Exercise requirements: Lines from the beginning of the entries up to and including the one with "ASPBB_ASSERT_NXT(lbl, clk, rst, ante, cons, msg) \" must be duplicated word for word; leave out all others.

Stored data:

File: src/rtl/abs_sum_prox_box_bisect_core_macros.svh
// Assertion macros shared by the proximal-step bisection core.
// Needs nothing else; include it before the module that asserts.
`ifndef ABS_SUM_PROX_BOX_BISECT_CORE_MACROS_SVH
`define ABS_SUM_PROX_BOX_BISECT_CORE_MACROS_SVH

// Same-cycle implication, checked outside reset.
`define ASPBB_ASSERT_IMP(lbl, clk, rst, ante, cons, msg) \
   lbl: assert property (@(posedge clk) disable iff (rst) (ante) |-> (cons)) \
      else $error(msg);

// Next-cycle implication, checked outside reset.
`define ASPBB_ASSERT_NXT(lbl, clk, rst, ante, cons, msg) \
   lbl: assert property (@(posedge clk) disable iff (rst) (ante) |=> (cons)) \
      else $error(msg);

`endif

File: src/rtl/aspbb_pkg.sv
// Shared constants, codes and interface structs of the proximal-step core.
// Depends on nothing; the eval, control and top-level RTL files refer to it by scoped names.
package aspbb_pkg;

   localparam int VALUE_WIDTH = 32;
   localparam int GAMMA_W     = VALUE_WIDTH - 1;
   localparam int INDEX_W     = 8;
   localparam int TABLE_DEPTH = 256;
   localparam int IDX_W       = $clog2(TABLE_DEPTH);
   localparam int FRAC_BITS   = 16;
   localparam int PROD_W      = 2 * VALUE_WIDTH;
   localparam int CASE_W      = 3;
   localparam int TAG_W       = 2;
   localparam int CSR_INDEX_W = 3;

   localparam logic signed [PROD_W-1:0] ROUND_HALF = PROD_W'(1) << (FRAC_BITS - 1);
   localparam logic signed [PROD_W-1:0] SAT_MAX =
      {{(PROD_W-VALUE_WIDTH+1){1'b0}}, {(VALUE_WIDTH-1){1'b1}}};
   localparam logic signed [PROD_W-1:0] SAT_MIN =
      {{(PROD_W-VALUE_WIDTH+1){1'b1}}, {(VALUE_WIDTH-1){1'b0}}};

   // Request operation codes.
   localparam logic OP_LOAD  = 1'b0;
   localparam logic OP_QUERY = 1'b1;

   // Configuration register indexes.
   localparam logic [CSR_INDEX_W-1:0] CSR_STEP_GAMMA  = 3'd0;
   localparam logic [CSR_INDEX_W-1:0] CSR_LOWER_BOUND = 3'd1;
   localparam logic [CSR_INDEX_W-1:0] CSR_UPPER_BOUND = 3'd2;
   localparam logic [CSR_INDEX_W-1:0] CSR_LOWER_INDEX = 3'd3;
   localparam logic [CSR_INDEX_W-1:0] CSR_UPPER_INDEX = 3'd4;

   // Result case codes.
   localparam logic [CASE_W-1:0] CASE_SINGLE      = 3'd0;
   localparam logic [CASE_W-1:0] CASE_LOWER_BP    = 3'd1;
   localparam logic [CASE_W-1:0] CASE_LOWER_CLAMP = 3'd2;
   localparam logic [CASE_W-1:0] CASE_UPPER_BP    = 3'd3;
   localparam logic [CASE_W-1:0] CASE_UPPER_CLAMP = 3'd4;
   localparam logic [CASE_W-1:0] CASE_BISECT_HIT  = 3'd5;
   localparam logic [CASE_W-1:0] CASE_BISECT_INT  = 3'd6;

   // Result slots of the evaluation pipeline.
   localparam logic [TAG_W-1:0] SLOT_LOWER_IN  = 2'd0;
   localparam logic [TAG_W-1:0] SLOT_LOWER_OUT = 2'd1;
   localparam logic [TAG_W-1:0] SLOT_UPPER_OUT = 2'd2;
   localparam logic [TAG_W-1:0] SLOT_UPPER_IN  = 2'd3;
   localparam logic [TAG_W-1:0] SLOT_PROBE_LEFT = 2'd0;
   localparam logic [TAG_W-1:0] SLOT_PROBE_MID  = 2'd1;

   typedef struct packed {
      logic             valid;
      logic [TAG_W-1:0] tag;
   } rd_req_type;

   typedef struct packed {
      logic                          valid;
      logic [TAG_W-1:0]              tag;
      logic                          test_neg;
      logic                          test_zero;
      logic signed [VALUE_WIDTH-1:0] shifted;
      logic signed [VALUE_WIDTH-1:0] bp;
   } eval_res_type;

   typedef struct packed {
      logic                          valid;
      logic signed [VALUE_WIDTH-1:0] solution;
      logic [CASE_W-1:0]             case_code;
   } done_type;

endpackage

File: src/rtl/aspbb_ctrl.sv
// Query sequencer: issues table reads for the edge tests and bisection probes,
// collects the evaluated results and decides the answer. Depends on aspbb_pkg.
`include "abs_sum_prox_box_bisect_core_macros.svh"

module aspbb_ctrl (
   input  logic                                     clock,
   input  logic                                     reset,
   input  logic                                     query_start,
   input  logic signed [aspbb_pkg::VALUE_WIDTH-1:0] query_value,
   input  logic [aspbb_pkg::IDX_W-1:0]              lower_index,
   input  logic [aspbb_pkg::IDX_W-1:0]              upper_index,
   input  logic signed [aspbb_pkg::VALUE_WIDTH-1:0] lower_bound,
   input  logic signed [aspbb_pkg::VALUE_WIDTH-1:0] upper_bound,
   input  aspbb_pkg::eval_res_type                  res,
   input  logic                                     out_free,
   output logic                                     busy,
   output aspbb_pkg::rd_req_type                    issue,
   output logic [aspbb_pkg::IDX_W-1:0]              ws_addr,
   output logic [aspbb_pkg::IDX_W-1:0]              bp_addr,
   output logic signed [aspbb_pkg::VALUE_WIDTH-1:0] query_hold,
   output aspbb_pkg::done_type                      done
);

   localparam int VW = aspbb_pkg::VALUE_WIDTH;
   localparam int IW = aspbb_pkg::IDX_W;
   localparam int NS = 4;

   typedef enum logic [2:0] {
      ST_IDLE,
      ST_EDGE,
      ST_WAIT,
      ST_EDGE_DEC,
      ST_PROBE,
      ST_PROBE_B,
      ST_PROBE_DEC,
      ST_DONE
   } state_type;

   state_type                   state_ff, state_in;
   logic [aspbb_pkg::TAG_W-1:0] cnt_ff, cnt_in;
   logic [aspbb_pkg::TAG_W-1:0] last_tag_ff, last_tag_in;
   logic                        probe_ff, probe_in;
   logic [IW-1:0]               il_ff, il_in;
   logic [IW-1:0]               ir_ff, ir_in;
   logic [IW-1:0]               im_ff, im_in;
   logic signed [VW-1:0]        v_ff, v_in;
   logic signed [VW-1:0]        shv_il_ff, shv_il_in;
   logic signed [VW-1:0]        sol_ff, sol_in;
   logic [aspbb_pkg::CASE_W-1:0] code_ff, code_in;

   logic                        neg_ff [NS];
   logic                        neg_in [NS];
   logic                        zero_ff [NS];
   logic                        zero_in [NS];
   logic signed [VW-1:0]        shv_ff [NS];
   logic signed [VW-1:0]        shv_in [NS];
   logic signed [VW-1:0]        bpv_ff [NS];
   logic signed [VW-1:0]        bpv_in [NS];

   logic [IW:0]                 idx_sum;
   logic [IW-1:0]               im_calc;
   logic                        single;
   logic                        probe_go;
   logic signed [VW-1:0]        clamp_hi;
   logic signed [VW-1:0]        clamp_both;
   logic signed [VW-1:0]        clamp_lo_out;
   logic signed [VW-1:0]        clamp_hi_out;

   assign idx_sum  = {1'b0, il_ff} + {1'b0, ir_ff};
   assign im_calc  = idx_sum[IW:1];
   assign single   = ({1'b0, il_ff} == ({1'b0, ir_ff} + (IW+1)'(1)));
   assign probe_go = ({1'b0, ir_ff} > ({1'b0, il_ff} + (IW+1)'(1)));

   // Upper clamp goes first so that crossed bounds leave the lower bound.
   assign clamp_hi   = (shv_ff[aspbb_pkg::SLOT_UPPER_IN] > upper_bound) ?
                       upper_bound : shv_ff[aspbb_pkg::SLOT_UPPER_IN];
   assign clamp_both = (clamp_hi < lower_bound) ? lower_bound : clamp_hi;
   assign clamp_lo_out = (shv_ff[aspbb_pkg::SLOT_LOWER_OUT] < lower_bound) ?
                         lower_bound : shv_ff[aspbb_pkg::SLOT_LOWER_OUT];
   assign clamp_hi_out = clamp_hi;

   always_comb begin
      state_in    = state_ff;
      cnt_in      = cnt_ff;
      last_tag_in = last_tag_ff;
      probe_in    = probe_ff;
      il_in       = il_ff;
      ir_in       = ir_ff;
      im_in       = im_ff;
      v_in        = v_ff;
      shv_il_in   = shv_il_ff;
      sol_in      = sol_ff;
      code_in     = code_ff;
      for (int i = 0; i < NS; i++) begin
         neg_in[i]  = neg_ff[i];
         zero_in[i] = zero_ff[i];
         shv_in[i]  = shv_ff[i];
         bpv_in[i]  = bpv_ff[i];
      end
      issue.valid = 1'b0;
      issue.tag   = cnt_ff;
      ws_addr     = il_ff;
      bp_addr     = il_ff;

      // Evaluated tests land in the slot named by their tag.
      if (res.valid) begin
         neg_in[res.tag]  = res.test_neg;
         zero_in[res.tag] = res.test_zero;
         shv_in[res.tag]  = res.shifted;
         bpv_in[res.tag]  = res.bp;
      end

      unique case (state_ff)
         ST_IDLE: begin
            if (query_start) begin
               v_in     = query_value;
               il_in    = lower_index;
               ir_in    = upper_index;
               cnt_in   = aspbb_pkg::SLOT_LOWER_IN;
               probe_in = 1'b0;
               state_in = ST_EDGE;
            end
         end
         ST_EDGE: begin
            issue.valid = 1'b1;
            unique case (cnt_ff)
               aspbb_pkg::SLOT_LOWER_IN: begin
                  ws_addr = il_ff;
                  bp_addr = il_ff;
               end
               aspbb_pkg::SLOT_LOWER_OUT: begin
                  ws_addr = il_ff - IW'(1);
                  bp_addr = il_ff;
               end
               aspbb_pkg::SLOT_UPPER_OUT: begin
                  ws_addr = ir_ff - IW'(1);
                  bp_addr = ir_ff;
               end
               aspbb_pkg::SLOT_UPPER_IN: begin
                  ws_addr = ir_ff;
                  bp_addr = ir_ff;
               end
               default: begin
                  ws_addr = il_ff;
                  bp_addr = il_ff;
               end
            endcase
            cnt_in = cnt_ff + aspbb_pkg::TAG_W'(1);
            if (cnt_ff == aspbb_pkg::SLOT_UPPER_IN) begin
               last_tag_in = aspbb_pkg::SLOT_UPPER_IN;
               state_in    = ST_WAIT;
            end
         end
         ST_WAIT: begin
            if (res.valid && (res.tag == last_tag_ff)) begin
               state_in = probe_ff ? ST_PROBE_DEC : ST_EDGE_DEC;
            end
         end
         ST_EDGE_DEC: begin
            state_in = ST_DONE;
            if (single) begin
               sol_in  = clamp_both;
               code_in = aspbb_pkg::CASE_SINGLE;
            end else if (!neg_ff[aspbb_pkg::SLOT_LOWER_IN]) begin
               if (neg_ff[aspbb_pkg::SLOT_LOWER_OUT] || zero_ff[aspbb_pkg::SLOT_LOWER_OUT]) begin
                  sol_in  = bpv_ff[aspbb_pkg::SLOT_LOWER_IN];
                  code_in = aspbb_pkg::CASE_LOWER_BP;
               end else begin
                  sol_in  = clamp_lo_out;
                  code_in = aspbb_pkg::CASE_LOWER_CLAMP;
               end
            end else if (neg_ff[aspbb_pkg::SLOT_UPPER_OUT] ||
                         zero_ff[aspbb_pkg::SLOT_UPPER_OUT]) begin
               if (!neg_ff[aspbb_pkg::SLOT_UPPER_IN]) begin
                  sol_in  = bpv_ff[aspbb_pkg::SLOT_UPPER_IN];
                  code_in = aspbb_pkg::CASE_UPPER_BP;
               end else begin
                  sol_in  = clamp_hi_out;
                  code_in = aspbb_pkg::CASE_UPPER_CLAMP;
               end
            end else begin
               // The lower-index test already carries v - gamma*sigma[il].
               shv_il_in = shv_ff[aspbb_pkg::SLOT_LOWER_IN];
               state_in  = ST_PROBE;
            end
         end
         ST_PROBE: begin
            if (probe_go) begin
               issue.valid = 1'b1;
               issue.tag   = aspbb_pkg::SLOT_PROBE_LEFT;
               ws_addr     = im_calc - IW'(1);
               bp_addr     = im_calc;
               im_in       = im_calc;
               state_in    = ST_PROBE_B;
            end else begin
               sol_in   = shv_il_ff;
               code_in  = aspbb_pkg::CASE_BISECT_INT;
               state_in = ST_DONE;
            end
         end
         ST_PROBE_B: begin
            issue.valid = 1'b1;
            issue.tag   = aspbb_pkg::SLOT_PROBE_MID;
            ws_addr     = im_ff;
            bp_addr     = im_ff;
            probe_in    = 1'b1;
            last_tag_in = aspbb_pkg::SLOT_PROBE_MID;
            state_in    = ST_WAIT;
         end
         ST_PROBE_DEC: begin
            state_in = ST_PROBE;
            if (!neg_ff[aspbb_pkg::SLOT_PROBE_LEFT] && !zero_ff[aspbb_pkg::SLOT_PROBE_LEFT]) begin
               ir_in = im_ff;
            end else if (neg_ff[aspbb_pkg::SLOT_PROBE_MID]) begin
               il_in     = im_ff;
               shv_il_in = shv_ff[aspbb_pkg::SLOT_PROBE_MID];
            end else begin
               sol_in   = bpv_ff[aspbb_pkg::SLOT_PROBE_LEFT];
               code_in  = aspbb_pkg::CASE_BISECT_HIT;
               state_in = ST_DONE;
            end
         end
         ST_DONE: begin
            if (out_free) begin
               state_in = ST_IDLE;
            end
         end
         default: begin
            state_in = ST_IDLE;
         end
      endcase
   end

   always_ff @(posedge clock) begin
      if (reset) begin
         state_ff <= ST_IDLE;
         probe_ff <= 1'b0;
      end else begin
         state_ff <= state_in;
         probe_ff <= probe_in;
      end
      cnt_ff      <= cnt_in;
      last_tag_ff <= last_tag_in;
      il_ff       <= il_in;
      ir_ff       <= ir_in;
      im_ff       <= im_in;
      v_ff        <= v_in;
      shv_il_ff   <= shv_il_in;
      sol_ff      <= sol_in;
      code_ff     <= code_in;
      for (int i = 0; i < NS; i++) begin
         neg_ff[i]  <= neg_in[i];
         zero_ff[i] <= zero_in[i];
         shv_ff[i]  <= shv_in[i];
         bpv_ff[i]  <= bpv_in[i];
      end
   end

   assign busy           = (state_ff != ST_IDLE);
   assign query_hold     = v_ff;
   assign done.valid     = (state_ff == ST_DONE);
   assign done.solution  = sol_ff;
   assign done.case_code = code_ff;

   `ASPBB_ASSERT_IMP(a_res_while_busy, clock, reset, res.valid, state_ff != ST_IDLE,
      "evaluation result arrived with no query in progress")
   `ASPBB_ASSERT_IMP(a_probe_inside, clock, reset, state_ff == ST_PROBE_B,
      (im_ff > il_ff) && (im_ff < ir_ff), "bisection probe outside the open interval")
   `ASPBB_ASSERT_NXT(a_done_holds, clock, reset, (state_ff == ST_DONE) && !out_free,
      (state_ff == ST_DONE) && $stable(sol_ff) && $stable(code_ff),
      "finished answer changed before hand-off")

endmodule

File: config.mk
export PLATFORM = sky130hd
export DESIGN_NAME = aspbb_ctrl
export DESIGN_NICKNAME = d
export VERILOG_FILES = /design/src/rtl/aspbb_pkg.sv /design/src/rtl/aspbb_ctrl.sv
export VERILOG_INCLUDE_DIRS = /design/src /design/src/rtl
export SDC_FILE = /design/constraint.sdc
export NUM_CORES = 1
export LEC_CHECK = 0
export BUFFER_PORTS_ARGS = -buffer_cell sky130_fd_sc_hd__buf_2
export CAP_MARGIN = 20
export CORE_MARGIN = 3
export CORE_UTILIZATION = 51
export DETAILED_ROUTE_END_ITERATION = 8
export PLACE_DENSITY = 0.75
export SETUP_SLACK_MARGIN = 0.4
export SLEW_MARGIN = 20
export SYNTH_ARGS = -nofsm -noshare
export SYNTH_HDL_FRONTEND = slang
export SYNTH_SLANG_ARGS = --single-unit
File: constraint.sdc
create_clock -name clock -period 5.4 [get_ports clock]
set_clock_uncertainty 0.15 [all_clocks]
set_input_delay 0.27 -clock clock [delete_from_list [all_inputs] [get_ports clock]]
set_output_delay 0.27 -clock clock [all_outputs]
set_load 0.05 [all_outputs]
Word-level counts from Yosys, hierarchy flattened:

Memories as Yosys holds them, arrays and structs flattened.
Cells that the tools add are included.

* input port bits: 185
* bits in writable memories: 264
* memories: 4
* register bits: 131

Memories
* bpv_ff: words 4, width 32, rd ports 4, clocked after memory_dff 0, wr ports 4, RTL line aspbb_ctrl.sv:57 `logic signed [VW-1:0] bpv_ff [NS];`
* shv_ff: words 4, width 32, rd ports 4, clocked after memory_dff 0, wr ports 4, RTL line aspbb_ctrl.sv:55 `logic signed [VW-1:0] shv_ff [NS];`
* neg_ff: words 4, width 1, rd ports 4, clocked after memory_dff 0, wr ports 4, RTL line aspbb_ctrl.sv:51 `logic neg_ff [NS];`
* zero_ff: words 4, width 1, rd ports 4, clocked after memory_dff 0, wr ports 4, RTL line aspbb_ctrl.sv:53 `logic zero_ff [NS];`

* $lt $le $gt $ge: 6
* multiplexer cells: 73
* eq/ne operators: 25
* bitwise operators: 1
* add/subtract/negate cells: 7
* reduce and logical (&&, ||, !) cells: 29

Operators by type and width (count)
* 32-bit 2-to-1 mux: 17
* 128-bit bitwise mux: 2
* 128-bit 2-to-1 mux: 2
* 32-bit one-hot mux with 3 select lines: 1
* 32-bit demux with 2-bit select: 1
* 32-bit less-than comparator: 2
* 32-bit one-hot mux with 2 select lines: 1
* 8-bit 2-to-1 mux: 7
* 8-bit one-hot mux with 2 select lines: 3
* 8-bit one-hot mux with 3 select lines: 2
* 3-bit 2-to-1 mux: 13
* 32-bit greater-than comparator: 1
* 8-bit one-hot mux with 4 select lines: 1
* 2-bit inequality test, second input constant: 12
* 3-bit one-hot mux with 8 select lines: 1
* 8-bit by 1-bit subtractor with 8-bit output, second input constant: 3
* 8-bit by 1-bit adder with 9-bit output, second input constant: 2
* 2-bit 2-to-1 mux: 9
* 3-bit == test, second input constant: 4
* 2-bit one-hot mux with 2 select lines: 3
* 2-bit AND reduction: 5
* 2-bit nonzero test: 5
* 8-bit by 8-bit adder with 9-bit output: 1
* 8-bit by 9-bit == test with 1-bit output: 1
* other kinds (28): 42

Longest topological paths before layout:

Gate-level depths: netlist of run 1.
An unclocked memory read counts as a cell.

* word-level depth: 8
* depth in mapped cells: 24

Least setup slack after synthesis of run 1:

No wires, ideal clock.

* path kind: input to register
* start: in res[66] (netlist name)
* end: mem bpv_ff[0][0] (netlist name) (enable)
* required time: 4664 ps
* stages: 1
* path slack: -452 ps
* buffers on the path: 0
* data arrival time: 5116 ps
* setup time: 586 ps
* cells stage by stage: nor3b_1

RTL lines
* start, declared: RTL line aspbb_ctrl.sv:14 `input aspbb_pkg::eval_res_type res,`
* end, declared: RTL line aspbb_ctrl.sv:57

==> results of run 1 <==
## worst max-delay path: cells and delay by family (launching register included)
family / cells / cell delay, ns
adders and majority gates: 2 / 0.58
DFF: 1 / 0.41
and+or+nand+nor: 6 / 0.85
buffers and inverters: 10 / 1.44
AOI/OAI and AO/OA: 10 / 1.96
## routing by layer
layer | up-vias | global-route usage (%)
met1 | 6581 | 38.9
li1 | 6185 | -
met5 | - | 0
met4 | 2 | 10.8
met2 | 795 | 48.5
met3 | 147 | 4.72
## layout by cell type, fill, tap and decap left out, types with 7 or more instances in the layout
master         netlist  final
a21o_1              14     14
a21oi_1             83     68
a21oi_2              0     13
a221oi_1            32     31
a22o_1              29     29
a22oi_1              8      8
buf_2                6    272
buf_4                3     86
buf_6                3     13
clkbuf_1            49     10
clkbuf_16            0     37
dlygate4sd3_1        0    119
edfxtp_1           293    293
ha_1               117    107
ha_4                 0      9
inv_1              121    116
mux2i_1             14     13
nand2_1            181    180
nand2b_1            14     14
nand3_1             22     20
nand4_1             17     17
nor2_1             100     91
nor2_2               0      7
nor3_1              19     18
o211ai_1            11     11
o21ai_0             50     47
o221ai_1            29     17
o221ai_2            11     21
o22ai_1              9      8
xnor2_1             23     23
xor2_1               8      8
## power by group
group	total (uW)	internal, uW	leakage (uW)	switching (uW)
Combinational	2710	967	0.00556	1740
Clock	2360	1450	0.000549	908
Sequential	2900	2760	0.00273	142
## per-stage QoR
stage          worst slack (ns)  TNS, ns  cell area, sq um  hold slack [ns]  total power, uW
2_1_floorplan             0.195        0             16000            0.192             4650
3_3_place_gp             -0.154    -4.55             18200            0.296             5360
3_5_place_dp             -0.300    -8.87             18200            0.298             5400
4_1_cts                  -0.169    -4.52             20800          0.00144             7850
5_1_grt                  -0.470   -14.10             21200         -0.00155             8310
6_report                 -0.308    -8.72             21200         -0.00948             7960
## logic make-up (layout without fill, tap and decap cells)
logic type / Yosys count / after routing
and+or+nand+nor: 397 / 397
AOI/OAI and AO/OA: 345 / 346
DFF: 297 / 297
buffers and inverters: 190 / 682
adders and majority gates: 118 / 118
xor gates and xnor gates: 31 / 31
muxes: 17 / 17
other: 0 / 2
## area by class of cell
cell class / instances / area (sq um) / area share (%)
Multi-Input combinational cell: 909 / 6710 / 31.6
Clock buffer: 46 / 927 / 4.36
Clock inverter: 13 / 204 / 0.960
Tap cell: 390 / 488 / 2.30
Antenna cell: 2 / 5.00 / 0.0236
Sequential cell: 297 / 8880 / 41.8
Timing Repair Buffer: 502 / 3590 / 16.9
Inverter: 121 / 454 / 2.14
## worst min path at each step
stage / start / end / cells past startpoint
2_1_floorplan: reset / state_ff[0] / 1
3_3_place_gp: query_value[14] / query_hold[14] / 1
3_5_place_dp: query_value[16] / query_hold[16] / 1
4_1_cts: lower_bound[26] / sol_ff[26] / 3
5_1_grt: lower_bound[5] / sol_ff[5] / 3
6_report: lower_bound[5] / sol_ff[5] / 3
## registers in the layout (all words and copies together) (netlist names)
| register | count |
|---|---|
| shv_ff | 96 |
| bpv_ff | 64 |
| query_hold | 32 |
| shv_il_ff | 32 |
| sol_ff | 32 |
| il_ff | 8 |
| im_ff | 8 |
| ir_ff | 8 |
| neg_ff | 4 |
| code_ff | 3 |
| state_ff | 3 |
| zero_ff | 3 |
| cnt_ff | 2 |
| last_tag_ff | 1 |
| probe_ff | 1 |
## timing repair
| action | CTS | global route |
|---|---|---|
| pin swaps | 6 | 12 |
| cloned | 2 | 3 |
| gates resized for setup | 30 | 48 |
| hold buffers | 119 | 0 |
| endpoints found under the hold margin | 223 | 0 |
| setup endpoints to repair | 32 | 33 |
| setup buffers | 15 | 10 |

Response to this exercise:
File: src/rtl/abs_sum_prox_box_bisect_core_macros.svh
// Assertion macros shared by the proximal-step bisection core.
// Needs nothing else; include it before the module that asserts.
`ifndef ABS_SUM_PROX_BOX_BISECT_CORE_MACROS_SVH
`define ABS_SUM_PROX_BOX_BISECT_CORE_MACROS_SVH

// Same-cycle implication, checked outside reset.
`define ASPBB_ASSERT_IMP(lbl, clk, rst, ante, cons, msg) \
   lbl: assert property (@(posedge clk) disable iff (rst) (ante) |-> (cons)) \
      else $error(msg);

// Next-cycle implication, checked outside reset.
`define ASPBB_ASSERT_NXT(lbl, clk, rst, ante, cons, msg) \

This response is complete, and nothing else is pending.